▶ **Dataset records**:

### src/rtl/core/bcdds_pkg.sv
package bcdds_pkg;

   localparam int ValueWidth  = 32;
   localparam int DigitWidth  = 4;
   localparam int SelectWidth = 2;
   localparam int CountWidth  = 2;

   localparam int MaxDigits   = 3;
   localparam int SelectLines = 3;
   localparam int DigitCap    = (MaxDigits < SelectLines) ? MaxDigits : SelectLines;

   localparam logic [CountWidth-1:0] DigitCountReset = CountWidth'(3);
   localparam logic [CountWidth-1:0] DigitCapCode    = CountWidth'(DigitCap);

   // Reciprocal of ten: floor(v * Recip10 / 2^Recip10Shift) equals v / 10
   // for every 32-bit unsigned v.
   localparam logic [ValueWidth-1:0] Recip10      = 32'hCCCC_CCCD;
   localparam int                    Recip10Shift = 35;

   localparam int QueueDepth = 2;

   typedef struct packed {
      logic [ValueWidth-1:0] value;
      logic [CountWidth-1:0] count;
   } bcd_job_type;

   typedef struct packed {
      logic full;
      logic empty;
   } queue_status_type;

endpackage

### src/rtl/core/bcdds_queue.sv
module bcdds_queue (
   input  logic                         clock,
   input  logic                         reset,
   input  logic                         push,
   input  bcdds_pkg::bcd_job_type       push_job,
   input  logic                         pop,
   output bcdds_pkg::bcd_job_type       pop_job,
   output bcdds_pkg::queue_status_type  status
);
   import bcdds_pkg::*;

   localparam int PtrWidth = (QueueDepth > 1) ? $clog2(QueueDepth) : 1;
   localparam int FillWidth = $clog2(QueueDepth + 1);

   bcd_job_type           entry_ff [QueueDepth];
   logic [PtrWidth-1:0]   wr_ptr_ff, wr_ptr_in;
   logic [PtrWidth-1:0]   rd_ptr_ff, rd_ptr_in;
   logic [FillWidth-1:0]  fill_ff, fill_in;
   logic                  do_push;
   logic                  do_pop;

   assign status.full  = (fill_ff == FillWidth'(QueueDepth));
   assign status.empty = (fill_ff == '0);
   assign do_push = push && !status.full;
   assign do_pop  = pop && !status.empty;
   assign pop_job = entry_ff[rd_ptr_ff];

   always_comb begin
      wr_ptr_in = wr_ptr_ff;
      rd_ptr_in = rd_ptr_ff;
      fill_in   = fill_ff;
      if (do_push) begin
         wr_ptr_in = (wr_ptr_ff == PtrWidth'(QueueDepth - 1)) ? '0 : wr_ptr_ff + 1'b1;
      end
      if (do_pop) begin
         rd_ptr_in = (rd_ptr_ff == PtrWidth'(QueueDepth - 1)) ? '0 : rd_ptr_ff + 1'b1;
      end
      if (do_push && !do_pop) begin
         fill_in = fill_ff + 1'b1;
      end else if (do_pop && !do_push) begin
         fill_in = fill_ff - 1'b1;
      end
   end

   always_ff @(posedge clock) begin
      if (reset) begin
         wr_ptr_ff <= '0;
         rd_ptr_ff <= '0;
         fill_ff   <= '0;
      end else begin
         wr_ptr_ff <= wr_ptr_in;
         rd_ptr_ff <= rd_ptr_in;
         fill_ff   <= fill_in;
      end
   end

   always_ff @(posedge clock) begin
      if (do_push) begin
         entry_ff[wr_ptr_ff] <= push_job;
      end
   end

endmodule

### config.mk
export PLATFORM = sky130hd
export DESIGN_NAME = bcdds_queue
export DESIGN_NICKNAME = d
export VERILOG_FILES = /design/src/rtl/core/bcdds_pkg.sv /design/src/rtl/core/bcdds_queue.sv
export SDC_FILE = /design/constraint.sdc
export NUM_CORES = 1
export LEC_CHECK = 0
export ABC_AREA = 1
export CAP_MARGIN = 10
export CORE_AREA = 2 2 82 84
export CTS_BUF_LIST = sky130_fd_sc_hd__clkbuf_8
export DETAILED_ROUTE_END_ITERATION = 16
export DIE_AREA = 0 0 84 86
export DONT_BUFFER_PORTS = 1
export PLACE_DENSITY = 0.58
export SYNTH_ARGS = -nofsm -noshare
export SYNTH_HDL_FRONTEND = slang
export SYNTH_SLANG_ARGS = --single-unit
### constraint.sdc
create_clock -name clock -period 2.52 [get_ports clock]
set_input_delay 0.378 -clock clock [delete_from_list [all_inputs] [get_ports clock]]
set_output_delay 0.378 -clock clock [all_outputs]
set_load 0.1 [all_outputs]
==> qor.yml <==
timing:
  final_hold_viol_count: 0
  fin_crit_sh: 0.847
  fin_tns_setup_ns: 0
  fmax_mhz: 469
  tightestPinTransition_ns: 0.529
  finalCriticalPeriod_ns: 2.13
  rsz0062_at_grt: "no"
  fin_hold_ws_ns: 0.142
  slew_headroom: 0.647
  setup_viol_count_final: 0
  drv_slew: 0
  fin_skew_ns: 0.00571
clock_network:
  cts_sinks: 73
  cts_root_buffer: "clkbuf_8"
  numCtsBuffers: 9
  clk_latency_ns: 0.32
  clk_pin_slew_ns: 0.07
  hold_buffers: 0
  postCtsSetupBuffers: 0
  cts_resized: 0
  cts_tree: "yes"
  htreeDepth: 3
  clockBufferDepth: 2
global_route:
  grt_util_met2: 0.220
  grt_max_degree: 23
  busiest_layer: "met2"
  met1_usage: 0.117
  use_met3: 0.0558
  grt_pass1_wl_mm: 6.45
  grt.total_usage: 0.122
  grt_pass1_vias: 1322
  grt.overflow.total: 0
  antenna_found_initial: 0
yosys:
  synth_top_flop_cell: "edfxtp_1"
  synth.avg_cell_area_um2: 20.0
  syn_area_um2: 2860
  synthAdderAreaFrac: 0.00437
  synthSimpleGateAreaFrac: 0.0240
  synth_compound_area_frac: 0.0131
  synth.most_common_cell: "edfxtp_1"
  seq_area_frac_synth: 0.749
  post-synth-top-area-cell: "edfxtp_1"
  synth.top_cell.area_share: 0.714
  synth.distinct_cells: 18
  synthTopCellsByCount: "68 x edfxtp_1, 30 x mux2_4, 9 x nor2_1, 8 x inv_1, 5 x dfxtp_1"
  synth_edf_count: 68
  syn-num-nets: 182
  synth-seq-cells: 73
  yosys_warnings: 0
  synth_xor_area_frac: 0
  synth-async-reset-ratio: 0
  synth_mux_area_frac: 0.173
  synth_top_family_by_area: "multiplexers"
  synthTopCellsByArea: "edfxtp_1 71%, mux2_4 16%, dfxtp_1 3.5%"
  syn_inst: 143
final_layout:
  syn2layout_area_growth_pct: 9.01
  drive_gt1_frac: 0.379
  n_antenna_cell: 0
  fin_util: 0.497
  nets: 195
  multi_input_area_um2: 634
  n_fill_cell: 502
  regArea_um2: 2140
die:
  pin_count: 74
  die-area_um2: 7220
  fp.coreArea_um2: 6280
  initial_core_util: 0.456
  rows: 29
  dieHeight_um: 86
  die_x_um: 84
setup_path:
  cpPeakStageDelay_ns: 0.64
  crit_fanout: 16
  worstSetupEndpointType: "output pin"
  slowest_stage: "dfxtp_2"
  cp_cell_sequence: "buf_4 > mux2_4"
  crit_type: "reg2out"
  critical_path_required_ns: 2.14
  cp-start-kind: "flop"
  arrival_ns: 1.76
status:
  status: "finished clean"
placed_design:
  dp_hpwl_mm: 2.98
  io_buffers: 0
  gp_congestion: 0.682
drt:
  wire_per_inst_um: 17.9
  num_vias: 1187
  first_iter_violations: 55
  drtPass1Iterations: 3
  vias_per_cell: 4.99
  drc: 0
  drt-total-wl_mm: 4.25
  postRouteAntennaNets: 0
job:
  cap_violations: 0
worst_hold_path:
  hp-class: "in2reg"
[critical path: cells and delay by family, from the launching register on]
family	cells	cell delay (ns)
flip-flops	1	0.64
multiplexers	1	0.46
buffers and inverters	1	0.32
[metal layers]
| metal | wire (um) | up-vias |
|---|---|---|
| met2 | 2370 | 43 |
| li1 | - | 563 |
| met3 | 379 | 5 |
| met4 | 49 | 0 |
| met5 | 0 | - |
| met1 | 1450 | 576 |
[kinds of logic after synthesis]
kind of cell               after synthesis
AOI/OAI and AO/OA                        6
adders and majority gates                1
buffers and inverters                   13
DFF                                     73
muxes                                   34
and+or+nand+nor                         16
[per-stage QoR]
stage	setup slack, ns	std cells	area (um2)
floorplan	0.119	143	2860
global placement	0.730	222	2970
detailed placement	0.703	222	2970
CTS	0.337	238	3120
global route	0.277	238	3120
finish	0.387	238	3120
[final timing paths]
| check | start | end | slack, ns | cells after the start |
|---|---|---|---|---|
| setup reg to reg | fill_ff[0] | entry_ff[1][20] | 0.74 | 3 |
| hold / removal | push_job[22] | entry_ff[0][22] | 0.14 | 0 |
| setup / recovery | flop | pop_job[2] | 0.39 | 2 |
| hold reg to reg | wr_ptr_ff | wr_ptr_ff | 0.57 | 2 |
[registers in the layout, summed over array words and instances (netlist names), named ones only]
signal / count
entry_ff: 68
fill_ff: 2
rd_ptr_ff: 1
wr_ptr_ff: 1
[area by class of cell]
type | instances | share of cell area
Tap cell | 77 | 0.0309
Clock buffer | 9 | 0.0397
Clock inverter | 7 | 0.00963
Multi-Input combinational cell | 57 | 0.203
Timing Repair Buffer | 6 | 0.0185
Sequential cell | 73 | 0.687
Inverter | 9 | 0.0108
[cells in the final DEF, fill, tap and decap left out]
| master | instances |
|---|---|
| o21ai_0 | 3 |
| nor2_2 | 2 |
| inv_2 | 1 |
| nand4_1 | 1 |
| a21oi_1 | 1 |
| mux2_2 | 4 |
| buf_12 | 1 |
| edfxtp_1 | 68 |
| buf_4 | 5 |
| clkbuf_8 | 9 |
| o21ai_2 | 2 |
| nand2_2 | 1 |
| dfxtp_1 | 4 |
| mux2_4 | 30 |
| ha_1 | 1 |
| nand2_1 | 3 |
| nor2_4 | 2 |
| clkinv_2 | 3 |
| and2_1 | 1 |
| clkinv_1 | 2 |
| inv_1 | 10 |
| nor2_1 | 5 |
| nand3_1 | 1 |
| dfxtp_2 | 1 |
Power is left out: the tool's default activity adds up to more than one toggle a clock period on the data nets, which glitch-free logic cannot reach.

==

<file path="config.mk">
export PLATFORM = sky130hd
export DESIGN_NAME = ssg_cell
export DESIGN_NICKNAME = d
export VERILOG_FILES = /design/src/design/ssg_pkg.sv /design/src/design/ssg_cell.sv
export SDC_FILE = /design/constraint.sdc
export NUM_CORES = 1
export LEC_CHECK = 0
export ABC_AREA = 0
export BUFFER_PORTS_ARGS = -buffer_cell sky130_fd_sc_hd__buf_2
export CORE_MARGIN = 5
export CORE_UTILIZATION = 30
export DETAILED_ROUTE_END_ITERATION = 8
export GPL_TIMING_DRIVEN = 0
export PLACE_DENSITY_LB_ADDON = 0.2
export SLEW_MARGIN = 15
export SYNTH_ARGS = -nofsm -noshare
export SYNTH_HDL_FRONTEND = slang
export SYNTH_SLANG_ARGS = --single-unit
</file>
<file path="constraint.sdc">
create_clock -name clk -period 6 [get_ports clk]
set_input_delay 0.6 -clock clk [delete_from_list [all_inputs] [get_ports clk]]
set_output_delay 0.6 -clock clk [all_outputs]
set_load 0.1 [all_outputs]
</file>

==

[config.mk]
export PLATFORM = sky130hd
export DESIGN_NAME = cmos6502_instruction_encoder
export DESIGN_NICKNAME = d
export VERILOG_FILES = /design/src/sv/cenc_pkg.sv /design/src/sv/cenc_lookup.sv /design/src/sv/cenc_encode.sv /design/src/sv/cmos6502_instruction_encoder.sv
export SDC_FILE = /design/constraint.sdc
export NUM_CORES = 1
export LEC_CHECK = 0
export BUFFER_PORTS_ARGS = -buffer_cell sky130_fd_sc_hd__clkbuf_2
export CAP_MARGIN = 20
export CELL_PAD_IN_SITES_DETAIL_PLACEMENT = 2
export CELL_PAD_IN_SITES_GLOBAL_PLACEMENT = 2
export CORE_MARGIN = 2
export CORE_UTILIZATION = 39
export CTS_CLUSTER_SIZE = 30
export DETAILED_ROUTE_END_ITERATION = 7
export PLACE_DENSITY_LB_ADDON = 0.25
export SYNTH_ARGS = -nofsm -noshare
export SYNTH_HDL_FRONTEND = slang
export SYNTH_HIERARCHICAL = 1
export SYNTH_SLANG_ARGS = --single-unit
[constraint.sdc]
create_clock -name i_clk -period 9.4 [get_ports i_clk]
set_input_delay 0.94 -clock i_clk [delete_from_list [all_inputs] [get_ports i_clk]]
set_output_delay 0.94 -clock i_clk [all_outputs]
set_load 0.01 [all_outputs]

▶ **WHAT IS BEING ASKED**: Once you reach the line with "### src/rtl/core/bcdds_pkg.sv" in the data above, copy it and every line after it exactly, up to and including the line with "pop && !status.empty;".

▶ **ANSWER**:
### src/rtl/core/bcdds_pkg.sv
package bcdds_pkg;

   localparam int ValueWidth  = 32;
   localparam int DigitWidth  = 4;
   localparam int SelectWidth = 2;
   localparam int CountWidth  = 2;

   localparam int MaxDigits   = 3;
   localparam int SelectLines = 3;
   localparam int DigitCap    = (MaxDigits < SelectLines) ? MaxDigits : SelectLines;

   localparam logic [CountWidth-1:0] DigitCountReset = CountWidth'(3);
   localparam logic [CountWidth-1:0] DigitCapCode    = CountWidth'(DigitCap);

   // Reciprocal of ten: floor(v * Recip10 / 2^Recip10Shift) equals v / 10
   // for every 32-bit unsigned v.
   localparam logic [ValueWidth-1:0] Recip10      = 32'hCCCC_CCCD;
   localparam int                    Recip10Shift = 35;

   localparam int QueueDepth = 2;

   typedef struct packed {
      logic [ValueWidth-1:0] value;
      logic [CountWidth-1:0] count;
   } bcd_job_type;

   typedef struct packed {
      logic full;
      logic empty;
   } queue_status_type;

endpackage

### src/rtl/core/bcdds_queue.sv
module bcdds_queue (
   input  logic                         clock,
   input  logic                         reset,
   input  logic                         push,
   input  bcdds_pkg::bcd_job_type       push_job,
   input  logic                         pop,
   output bcdds_pkg::bcd_job_type       pop_job,
   output bcdds_pkg::queue_status_type  status
);
   import bcdds_pkg::*;

   localparam int PtrWidth = (QueueDepth > 1) ? $clog2(QueueDepth) : 1;
   localparam int FillWidth = $clog2(QueueDepth + 1);

   bcd_job_type           entry_ff [QueueDepth];
   logic [PtrWidth-1:0]   wr_ptr_ff, wr_ptr_in;
   logic [PtrWidth-1:0]   rd_ptr_ff, rd_ptr_in;
   logic [FillWidth-1:0]  fill_ff, fill_in;
   logic                  do_push;
   logic                  do_pop;

   assign status.full  = (fill_ff == FillWidth'(QueueDepth));
   assign status.empty = (fill_ff == '0);
   assign do_push = push && !status.full;
   assign do_pop  = pop && !status.empty;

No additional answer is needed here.